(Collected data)
[Start of Attachment]

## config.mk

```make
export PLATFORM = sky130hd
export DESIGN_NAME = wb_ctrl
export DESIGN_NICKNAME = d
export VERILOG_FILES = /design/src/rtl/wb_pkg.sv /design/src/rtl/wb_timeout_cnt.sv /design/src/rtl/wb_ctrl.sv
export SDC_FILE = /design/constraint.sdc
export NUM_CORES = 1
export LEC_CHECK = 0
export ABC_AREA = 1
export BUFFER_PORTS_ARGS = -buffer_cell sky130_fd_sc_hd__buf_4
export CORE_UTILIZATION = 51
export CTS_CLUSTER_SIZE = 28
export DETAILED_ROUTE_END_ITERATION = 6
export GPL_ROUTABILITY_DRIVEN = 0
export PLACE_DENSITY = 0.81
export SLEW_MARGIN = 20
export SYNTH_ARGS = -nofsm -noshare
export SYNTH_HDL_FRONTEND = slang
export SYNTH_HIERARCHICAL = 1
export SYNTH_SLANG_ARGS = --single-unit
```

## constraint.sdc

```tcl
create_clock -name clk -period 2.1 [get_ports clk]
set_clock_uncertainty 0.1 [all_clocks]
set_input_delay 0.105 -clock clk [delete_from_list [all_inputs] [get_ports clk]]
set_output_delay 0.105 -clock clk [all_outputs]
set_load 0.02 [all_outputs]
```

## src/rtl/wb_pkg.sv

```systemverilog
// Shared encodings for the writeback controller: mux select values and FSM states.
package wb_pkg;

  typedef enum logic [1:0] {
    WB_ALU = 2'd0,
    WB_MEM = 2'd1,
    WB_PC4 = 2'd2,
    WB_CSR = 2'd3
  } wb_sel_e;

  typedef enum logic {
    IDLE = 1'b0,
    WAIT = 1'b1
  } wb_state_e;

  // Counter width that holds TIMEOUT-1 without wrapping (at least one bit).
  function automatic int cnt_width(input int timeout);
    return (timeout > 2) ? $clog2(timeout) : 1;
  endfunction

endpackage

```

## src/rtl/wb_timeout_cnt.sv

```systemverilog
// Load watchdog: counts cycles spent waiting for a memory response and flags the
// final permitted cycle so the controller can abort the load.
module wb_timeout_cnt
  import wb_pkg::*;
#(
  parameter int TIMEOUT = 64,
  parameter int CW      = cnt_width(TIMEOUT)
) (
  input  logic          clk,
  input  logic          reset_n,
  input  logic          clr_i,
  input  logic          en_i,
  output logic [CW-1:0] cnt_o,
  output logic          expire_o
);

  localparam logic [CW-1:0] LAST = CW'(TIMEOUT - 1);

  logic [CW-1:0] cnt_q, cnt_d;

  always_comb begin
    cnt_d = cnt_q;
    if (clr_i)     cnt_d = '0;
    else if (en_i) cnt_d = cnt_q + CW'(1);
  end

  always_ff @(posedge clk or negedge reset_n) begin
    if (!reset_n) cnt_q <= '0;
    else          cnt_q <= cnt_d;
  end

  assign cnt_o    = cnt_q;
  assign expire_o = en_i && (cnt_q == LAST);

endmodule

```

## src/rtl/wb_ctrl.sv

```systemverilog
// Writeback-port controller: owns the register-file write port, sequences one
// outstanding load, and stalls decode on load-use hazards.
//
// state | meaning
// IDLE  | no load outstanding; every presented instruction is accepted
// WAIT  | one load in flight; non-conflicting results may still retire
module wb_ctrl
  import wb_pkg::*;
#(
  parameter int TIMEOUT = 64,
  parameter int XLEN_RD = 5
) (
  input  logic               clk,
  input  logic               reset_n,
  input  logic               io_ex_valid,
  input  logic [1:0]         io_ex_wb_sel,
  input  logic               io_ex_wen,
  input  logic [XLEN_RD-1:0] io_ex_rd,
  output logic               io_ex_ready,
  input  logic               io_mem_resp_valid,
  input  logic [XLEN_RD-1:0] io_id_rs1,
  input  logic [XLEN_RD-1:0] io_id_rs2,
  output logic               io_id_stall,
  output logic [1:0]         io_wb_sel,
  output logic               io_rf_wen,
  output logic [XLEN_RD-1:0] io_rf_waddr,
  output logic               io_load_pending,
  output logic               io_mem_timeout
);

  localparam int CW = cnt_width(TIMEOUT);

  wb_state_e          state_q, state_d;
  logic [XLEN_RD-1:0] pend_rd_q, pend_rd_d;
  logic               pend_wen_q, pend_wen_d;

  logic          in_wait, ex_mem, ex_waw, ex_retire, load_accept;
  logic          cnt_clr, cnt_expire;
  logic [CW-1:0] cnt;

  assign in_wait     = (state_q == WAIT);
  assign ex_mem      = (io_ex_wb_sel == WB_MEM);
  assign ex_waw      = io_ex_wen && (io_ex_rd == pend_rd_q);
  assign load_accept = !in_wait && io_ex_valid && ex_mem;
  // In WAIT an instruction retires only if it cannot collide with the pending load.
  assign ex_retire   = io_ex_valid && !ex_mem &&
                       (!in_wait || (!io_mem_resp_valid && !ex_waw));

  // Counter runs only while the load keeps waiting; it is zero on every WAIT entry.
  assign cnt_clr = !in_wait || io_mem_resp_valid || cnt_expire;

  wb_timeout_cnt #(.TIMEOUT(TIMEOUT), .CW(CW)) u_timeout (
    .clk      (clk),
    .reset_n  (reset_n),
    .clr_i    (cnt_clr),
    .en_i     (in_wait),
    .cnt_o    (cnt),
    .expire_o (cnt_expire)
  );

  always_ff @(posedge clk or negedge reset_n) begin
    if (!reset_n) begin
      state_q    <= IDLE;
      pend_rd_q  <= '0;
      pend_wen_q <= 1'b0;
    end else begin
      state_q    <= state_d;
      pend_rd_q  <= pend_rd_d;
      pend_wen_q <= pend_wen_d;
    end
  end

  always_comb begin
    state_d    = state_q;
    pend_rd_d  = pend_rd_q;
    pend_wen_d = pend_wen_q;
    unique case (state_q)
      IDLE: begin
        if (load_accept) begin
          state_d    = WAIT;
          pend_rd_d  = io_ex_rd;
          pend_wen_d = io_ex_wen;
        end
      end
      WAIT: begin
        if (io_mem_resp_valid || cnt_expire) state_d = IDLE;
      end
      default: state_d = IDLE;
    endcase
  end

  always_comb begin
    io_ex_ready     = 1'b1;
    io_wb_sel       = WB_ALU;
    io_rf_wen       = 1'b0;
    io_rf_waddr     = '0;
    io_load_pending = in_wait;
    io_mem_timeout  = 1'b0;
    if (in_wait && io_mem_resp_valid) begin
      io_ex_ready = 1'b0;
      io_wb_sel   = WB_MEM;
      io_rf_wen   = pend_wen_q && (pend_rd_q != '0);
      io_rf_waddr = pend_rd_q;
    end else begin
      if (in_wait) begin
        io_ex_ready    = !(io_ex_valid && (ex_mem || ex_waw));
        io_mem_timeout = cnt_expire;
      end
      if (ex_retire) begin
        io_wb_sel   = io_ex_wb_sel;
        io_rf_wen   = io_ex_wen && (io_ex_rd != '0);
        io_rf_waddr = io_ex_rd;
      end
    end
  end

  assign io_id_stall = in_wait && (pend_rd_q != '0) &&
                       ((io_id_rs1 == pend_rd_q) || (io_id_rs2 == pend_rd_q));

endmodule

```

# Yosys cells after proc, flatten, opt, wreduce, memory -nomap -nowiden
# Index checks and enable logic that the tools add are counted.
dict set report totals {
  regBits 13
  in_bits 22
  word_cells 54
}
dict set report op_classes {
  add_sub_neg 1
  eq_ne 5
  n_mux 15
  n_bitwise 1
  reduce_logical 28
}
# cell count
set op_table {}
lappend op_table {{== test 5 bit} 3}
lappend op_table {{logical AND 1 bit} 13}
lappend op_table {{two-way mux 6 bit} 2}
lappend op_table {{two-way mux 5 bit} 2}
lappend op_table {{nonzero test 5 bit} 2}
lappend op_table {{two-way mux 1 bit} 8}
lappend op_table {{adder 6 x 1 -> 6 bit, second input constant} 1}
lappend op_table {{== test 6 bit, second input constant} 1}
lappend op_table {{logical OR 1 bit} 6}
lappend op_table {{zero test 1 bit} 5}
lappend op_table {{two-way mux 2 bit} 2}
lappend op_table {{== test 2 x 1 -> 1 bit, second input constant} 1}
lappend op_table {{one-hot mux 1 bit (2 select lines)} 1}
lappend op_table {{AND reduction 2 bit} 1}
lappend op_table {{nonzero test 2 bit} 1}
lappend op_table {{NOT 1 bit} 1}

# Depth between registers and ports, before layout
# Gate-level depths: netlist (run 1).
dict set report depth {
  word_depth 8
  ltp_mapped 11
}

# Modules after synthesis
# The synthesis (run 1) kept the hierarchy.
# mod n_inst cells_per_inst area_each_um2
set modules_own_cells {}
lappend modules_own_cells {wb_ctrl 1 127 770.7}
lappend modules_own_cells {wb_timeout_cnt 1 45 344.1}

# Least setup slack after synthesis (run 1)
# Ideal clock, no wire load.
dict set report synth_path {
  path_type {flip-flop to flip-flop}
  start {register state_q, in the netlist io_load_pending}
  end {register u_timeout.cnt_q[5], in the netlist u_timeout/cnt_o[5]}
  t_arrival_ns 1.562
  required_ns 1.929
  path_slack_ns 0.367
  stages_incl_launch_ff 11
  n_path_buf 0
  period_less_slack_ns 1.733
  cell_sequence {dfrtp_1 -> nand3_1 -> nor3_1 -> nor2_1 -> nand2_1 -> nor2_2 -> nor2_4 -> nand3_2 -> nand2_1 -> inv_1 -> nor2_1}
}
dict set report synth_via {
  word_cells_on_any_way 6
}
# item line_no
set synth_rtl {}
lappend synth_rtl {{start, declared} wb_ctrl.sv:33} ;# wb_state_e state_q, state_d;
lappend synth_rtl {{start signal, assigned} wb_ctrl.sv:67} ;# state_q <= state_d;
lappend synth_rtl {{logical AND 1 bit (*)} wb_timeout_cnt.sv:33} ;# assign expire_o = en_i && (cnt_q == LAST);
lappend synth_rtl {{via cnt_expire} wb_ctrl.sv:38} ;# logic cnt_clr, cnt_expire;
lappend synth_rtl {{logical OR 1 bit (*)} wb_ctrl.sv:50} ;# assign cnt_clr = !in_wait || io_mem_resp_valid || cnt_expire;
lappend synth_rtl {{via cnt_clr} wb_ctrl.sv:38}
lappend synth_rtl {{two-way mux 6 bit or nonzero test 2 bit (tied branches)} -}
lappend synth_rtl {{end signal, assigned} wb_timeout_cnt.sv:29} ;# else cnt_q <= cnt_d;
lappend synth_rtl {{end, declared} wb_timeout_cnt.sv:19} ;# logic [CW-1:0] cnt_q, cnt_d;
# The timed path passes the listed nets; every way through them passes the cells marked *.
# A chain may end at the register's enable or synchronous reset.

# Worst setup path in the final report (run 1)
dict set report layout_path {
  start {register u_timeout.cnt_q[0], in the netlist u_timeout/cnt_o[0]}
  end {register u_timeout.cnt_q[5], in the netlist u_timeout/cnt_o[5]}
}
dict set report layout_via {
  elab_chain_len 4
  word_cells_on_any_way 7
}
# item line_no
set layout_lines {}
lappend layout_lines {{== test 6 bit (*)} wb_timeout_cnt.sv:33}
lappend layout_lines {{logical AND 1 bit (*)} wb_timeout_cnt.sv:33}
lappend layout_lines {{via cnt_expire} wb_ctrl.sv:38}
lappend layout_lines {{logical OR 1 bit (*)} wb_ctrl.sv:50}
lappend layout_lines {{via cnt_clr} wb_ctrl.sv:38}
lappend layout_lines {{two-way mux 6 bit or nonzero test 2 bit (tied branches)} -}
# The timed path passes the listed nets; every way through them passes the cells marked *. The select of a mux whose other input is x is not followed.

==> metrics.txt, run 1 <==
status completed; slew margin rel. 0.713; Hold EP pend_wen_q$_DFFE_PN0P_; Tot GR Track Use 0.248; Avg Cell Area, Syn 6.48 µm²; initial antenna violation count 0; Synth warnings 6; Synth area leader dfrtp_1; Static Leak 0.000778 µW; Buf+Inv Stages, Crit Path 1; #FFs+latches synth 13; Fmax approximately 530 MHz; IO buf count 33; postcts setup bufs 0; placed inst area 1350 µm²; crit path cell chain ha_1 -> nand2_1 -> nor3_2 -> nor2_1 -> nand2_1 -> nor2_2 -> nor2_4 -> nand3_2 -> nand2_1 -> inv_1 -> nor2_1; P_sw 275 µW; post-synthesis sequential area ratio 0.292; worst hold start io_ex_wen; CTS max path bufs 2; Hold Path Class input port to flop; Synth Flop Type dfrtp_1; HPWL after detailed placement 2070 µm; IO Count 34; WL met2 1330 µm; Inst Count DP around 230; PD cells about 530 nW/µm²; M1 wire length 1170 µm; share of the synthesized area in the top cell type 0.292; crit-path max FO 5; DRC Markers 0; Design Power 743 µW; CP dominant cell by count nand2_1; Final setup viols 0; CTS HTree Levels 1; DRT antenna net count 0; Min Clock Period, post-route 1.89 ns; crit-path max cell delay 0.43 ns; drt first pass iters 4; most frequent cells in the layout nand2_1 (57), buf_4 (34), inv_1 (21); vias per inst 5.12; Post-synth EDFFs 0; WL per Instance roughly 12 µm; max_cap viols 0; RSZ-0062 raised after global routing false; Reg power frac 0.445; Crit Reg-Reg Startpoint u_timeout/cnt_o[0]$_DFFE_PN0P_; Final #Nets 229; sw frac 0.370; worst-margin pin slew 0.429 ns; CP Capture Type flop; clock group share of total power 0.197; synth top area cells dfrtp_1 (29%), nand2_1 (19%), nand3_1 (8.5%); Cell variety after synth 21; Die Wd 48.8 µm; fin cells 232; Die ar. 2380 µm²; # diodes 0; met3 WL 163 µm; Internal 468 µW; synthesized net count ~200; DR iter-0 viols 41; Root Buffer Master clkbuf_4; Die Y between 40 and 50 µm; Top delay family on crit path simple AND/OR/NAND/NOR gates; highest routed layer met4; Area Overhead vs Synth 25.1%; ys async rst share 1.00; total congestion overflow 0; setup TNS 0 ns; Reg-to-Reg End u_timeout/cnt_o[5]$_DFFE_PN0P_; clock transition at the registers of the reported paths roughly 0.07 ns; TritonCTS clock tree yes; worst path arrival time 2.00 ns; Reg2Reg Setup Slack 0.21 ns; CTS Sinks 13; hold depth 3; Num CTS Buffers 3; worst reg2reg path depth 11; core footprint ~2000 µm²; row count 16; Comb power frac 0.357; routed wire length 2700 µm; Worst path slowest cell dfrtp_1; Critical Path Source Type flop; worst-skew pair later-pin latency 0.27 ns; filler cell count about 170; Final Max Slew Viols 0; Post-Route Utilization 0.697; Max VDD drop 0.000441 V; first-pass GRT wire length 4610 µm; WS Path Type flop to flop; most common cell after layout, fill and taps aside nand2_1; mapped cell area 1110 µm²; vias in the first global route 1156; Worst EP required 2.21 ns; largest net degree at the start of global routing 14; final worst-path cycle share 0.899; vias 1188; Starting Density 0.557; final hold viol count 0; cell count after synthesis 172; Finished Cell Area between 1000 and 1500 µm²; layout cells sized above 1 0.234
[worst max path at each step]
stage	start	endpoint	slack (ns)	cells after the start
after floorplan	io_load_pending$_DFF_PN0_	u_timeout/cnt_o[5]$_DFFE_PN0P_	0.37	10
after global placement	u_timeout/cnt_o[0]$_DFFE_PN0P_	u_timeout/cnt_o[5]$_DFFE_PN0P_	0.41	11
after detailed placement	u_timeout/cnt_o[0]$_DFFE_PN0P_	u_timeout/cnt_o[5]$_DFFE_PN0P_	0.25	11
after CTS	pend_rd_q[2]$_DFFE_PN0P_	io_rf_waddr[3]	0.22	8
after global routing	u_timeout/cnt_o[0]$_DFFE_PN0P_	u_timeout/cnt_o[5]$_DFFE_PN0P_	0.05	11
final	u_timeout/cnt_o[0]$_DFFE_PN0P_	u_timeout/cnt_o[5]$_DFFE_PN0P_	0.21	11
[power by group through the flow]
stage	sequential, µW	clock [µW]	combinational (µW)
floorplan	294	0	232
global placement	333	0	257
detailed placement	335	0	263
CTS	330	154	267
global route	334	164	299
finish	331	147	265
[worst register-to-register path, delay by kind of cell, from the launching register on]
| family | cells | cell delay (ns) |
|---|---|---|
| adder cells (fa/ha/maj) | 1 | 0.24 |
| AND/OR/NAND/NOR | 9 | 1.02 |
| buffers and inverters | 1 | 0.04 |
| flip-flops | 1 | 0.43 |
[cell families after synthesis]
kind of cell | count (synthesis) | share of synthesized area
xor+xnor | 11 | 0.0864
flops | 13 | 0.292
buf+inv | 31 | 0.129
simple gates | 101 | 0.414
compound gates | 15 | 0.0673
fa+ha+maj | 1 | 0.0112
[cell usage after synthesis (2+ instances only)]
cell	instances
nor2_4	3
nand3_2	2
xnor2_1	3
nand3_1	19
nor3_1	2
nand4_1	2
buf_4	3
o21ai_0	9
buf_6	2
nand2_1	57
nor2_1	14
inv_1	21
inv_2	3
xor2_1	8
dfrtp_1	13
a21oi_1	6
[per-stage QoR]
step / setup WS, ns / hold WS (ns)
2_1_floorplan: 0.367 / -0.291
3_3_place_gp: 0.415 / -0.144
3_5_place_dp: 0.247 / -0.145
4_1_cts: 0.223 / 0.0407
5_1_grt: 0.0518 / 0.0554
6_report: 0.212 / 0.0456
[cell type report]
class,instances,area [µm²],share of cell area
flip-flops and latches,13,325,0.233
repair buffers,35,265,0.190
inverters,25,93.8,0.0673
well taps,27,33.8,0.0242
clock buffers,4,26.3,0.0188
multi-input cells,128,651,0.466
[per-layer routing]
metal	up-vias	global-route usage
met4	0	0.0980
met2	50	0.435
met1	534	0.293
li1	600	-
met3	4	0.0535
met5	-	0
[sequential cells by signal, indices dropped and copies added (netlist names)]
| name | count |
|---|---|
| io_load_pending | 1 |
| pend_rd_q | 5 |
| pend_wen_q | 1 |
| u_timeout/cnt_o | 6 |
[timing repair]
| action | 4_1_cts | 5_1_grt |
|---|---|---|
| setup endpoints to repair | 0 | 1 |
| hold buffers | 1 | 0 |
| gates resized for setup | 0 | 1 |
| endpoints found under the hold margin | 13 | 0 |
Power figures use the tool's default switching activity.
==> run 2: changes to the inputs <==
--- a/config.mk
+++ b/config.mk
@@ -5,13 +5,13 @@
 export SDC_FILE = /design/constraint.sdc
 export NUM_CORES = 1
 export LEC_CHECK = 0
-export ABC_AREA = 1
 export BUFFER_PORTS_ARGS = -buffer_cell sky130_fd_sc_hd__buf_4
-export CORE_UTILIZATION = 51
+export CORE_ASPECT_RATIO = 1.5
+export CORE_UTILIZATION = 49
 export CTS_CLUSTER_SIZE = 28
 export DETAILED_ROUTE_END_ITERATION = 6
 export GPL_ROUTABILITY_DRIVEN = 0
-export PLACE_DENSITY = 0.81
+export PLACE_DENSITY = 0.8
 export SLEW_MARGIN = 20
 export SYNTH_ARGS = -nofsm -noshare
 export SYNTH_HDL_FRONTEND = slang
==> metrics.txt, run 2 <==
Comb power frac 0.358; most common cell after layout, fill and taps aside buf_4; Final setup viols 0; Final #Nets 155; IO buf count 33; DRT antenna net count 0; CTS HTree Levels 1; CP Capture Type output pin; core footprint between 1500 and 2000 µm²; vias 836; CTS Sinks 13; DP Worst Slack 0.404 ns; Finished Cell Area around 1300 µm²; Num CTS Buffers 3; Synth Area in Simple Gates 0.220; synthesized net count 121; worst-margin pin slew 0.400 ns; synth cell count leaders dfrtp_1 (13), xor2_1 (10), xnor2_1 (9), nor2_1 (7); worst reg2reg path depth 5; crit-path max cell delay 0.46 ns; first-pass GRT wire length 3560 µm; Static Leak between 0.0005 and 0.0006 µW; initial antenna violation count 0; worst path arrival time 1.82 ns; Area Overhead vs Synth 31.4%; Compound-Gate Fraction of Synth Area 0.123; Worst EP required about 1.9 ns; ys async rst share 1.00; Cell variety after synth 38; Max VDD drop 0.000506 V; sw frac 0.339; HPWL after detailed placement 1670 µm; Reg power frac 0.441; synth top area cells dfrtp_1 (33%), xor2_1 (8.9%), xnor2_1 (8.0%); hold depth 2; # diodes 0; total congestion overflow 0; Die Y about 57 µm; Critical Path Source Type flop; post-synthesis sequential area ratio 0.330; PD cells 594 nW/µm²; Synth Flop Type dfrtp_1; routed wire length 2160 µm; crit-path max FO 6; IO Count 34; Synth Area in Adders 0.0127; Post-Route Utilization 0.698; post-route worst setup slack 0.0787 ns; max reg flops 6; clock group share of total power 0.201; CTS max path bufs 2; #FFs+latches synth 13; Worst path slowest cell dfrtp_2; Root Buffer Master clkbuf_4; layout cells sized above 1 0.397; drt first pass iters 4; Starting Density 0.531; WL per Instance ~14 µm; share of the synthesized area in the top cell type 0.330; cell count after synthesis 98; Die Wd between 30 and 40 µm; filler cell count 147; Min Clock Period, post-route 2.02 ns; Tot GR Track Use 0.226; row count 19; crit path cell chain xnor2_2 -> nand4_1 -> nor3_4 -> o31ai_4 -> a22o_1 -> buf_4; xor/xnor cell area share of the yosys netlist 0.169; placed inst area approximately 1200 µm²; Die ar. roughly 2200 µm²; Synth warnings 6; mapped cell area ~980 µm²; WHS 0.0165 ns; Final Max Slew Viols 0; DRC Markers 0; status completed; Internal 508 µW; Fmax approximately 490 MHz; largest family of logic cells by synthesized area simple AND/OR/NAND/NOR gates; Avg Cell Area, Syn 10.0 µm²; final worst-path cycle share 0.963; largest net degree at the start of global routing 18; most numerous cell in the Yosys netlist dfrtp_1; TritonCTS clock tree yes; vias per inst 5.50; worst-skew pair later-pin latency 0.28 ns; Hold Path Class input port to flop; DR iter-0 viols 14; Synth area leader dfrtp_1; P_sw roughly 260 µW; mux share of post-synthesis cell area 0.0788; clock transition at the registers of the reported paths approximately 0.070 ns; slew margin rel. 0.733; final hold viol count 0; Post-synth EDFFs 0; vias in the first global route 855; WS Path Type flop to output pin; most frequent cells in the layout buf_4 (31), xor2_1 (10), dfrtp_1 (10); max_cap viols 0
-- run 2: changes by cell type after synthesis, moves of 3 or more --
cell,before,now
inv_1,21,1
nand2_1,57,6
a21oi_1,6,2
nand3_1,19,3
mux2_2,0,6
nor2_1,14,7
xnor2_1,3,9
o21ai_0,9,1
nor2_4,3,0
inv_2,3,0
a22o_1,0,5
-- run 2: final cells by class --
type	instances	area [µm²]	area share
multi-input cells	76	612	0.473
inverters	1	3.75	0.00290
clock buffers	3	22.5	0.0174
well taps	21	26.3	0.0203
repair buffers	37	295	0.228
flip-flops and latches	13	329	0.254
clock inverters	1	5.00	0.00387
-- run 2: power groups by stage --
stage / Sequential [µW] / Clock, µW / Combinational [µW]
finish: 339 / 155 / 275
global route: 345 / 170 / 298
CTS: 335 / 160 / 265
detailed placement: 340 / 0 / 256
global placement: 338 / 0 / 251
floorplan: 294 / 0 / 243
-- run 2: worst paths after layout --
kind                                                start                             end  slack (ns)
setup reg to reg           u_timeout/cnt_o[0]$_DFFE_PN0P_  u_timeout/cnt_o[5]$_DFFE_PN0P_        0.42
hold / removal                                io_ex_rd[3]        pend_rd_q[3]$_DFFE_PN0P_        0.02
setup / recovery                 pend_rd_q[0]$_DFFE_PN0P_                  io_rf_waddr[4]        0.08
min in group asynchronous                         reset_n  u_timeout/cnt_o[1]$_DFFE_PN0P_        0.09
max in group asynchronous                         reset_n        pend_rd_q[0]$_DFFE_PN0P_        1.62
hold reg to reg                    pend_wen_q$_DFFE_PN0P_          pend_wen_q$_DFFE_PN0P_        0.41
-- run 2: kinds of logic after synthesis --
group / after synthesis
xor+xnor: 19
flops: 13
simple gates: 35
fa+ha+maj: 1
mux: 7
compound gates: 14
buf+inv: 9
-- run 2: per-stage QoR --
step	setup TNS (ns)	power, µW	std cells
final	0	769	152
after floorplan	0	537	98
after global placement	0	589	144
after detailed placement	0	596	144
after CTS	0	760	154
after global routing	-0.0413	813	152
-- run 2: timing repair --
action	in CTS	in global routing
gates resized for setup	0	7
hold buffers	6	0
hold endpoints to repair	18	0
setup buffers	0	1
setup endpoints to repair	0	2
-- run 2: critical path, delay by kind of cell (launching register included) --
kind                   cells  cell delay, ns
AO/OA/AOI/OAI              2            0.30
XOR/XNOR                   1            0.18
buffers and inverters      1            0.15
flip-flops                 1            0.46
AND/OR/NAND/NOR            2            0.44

[End of Attachment]

> _WHAT IS EXPECTED_:
Looking at the entries above, say how many lines contain the word "assigned". Only the number is wanted.

> _SOLVED PROBLEM_:
2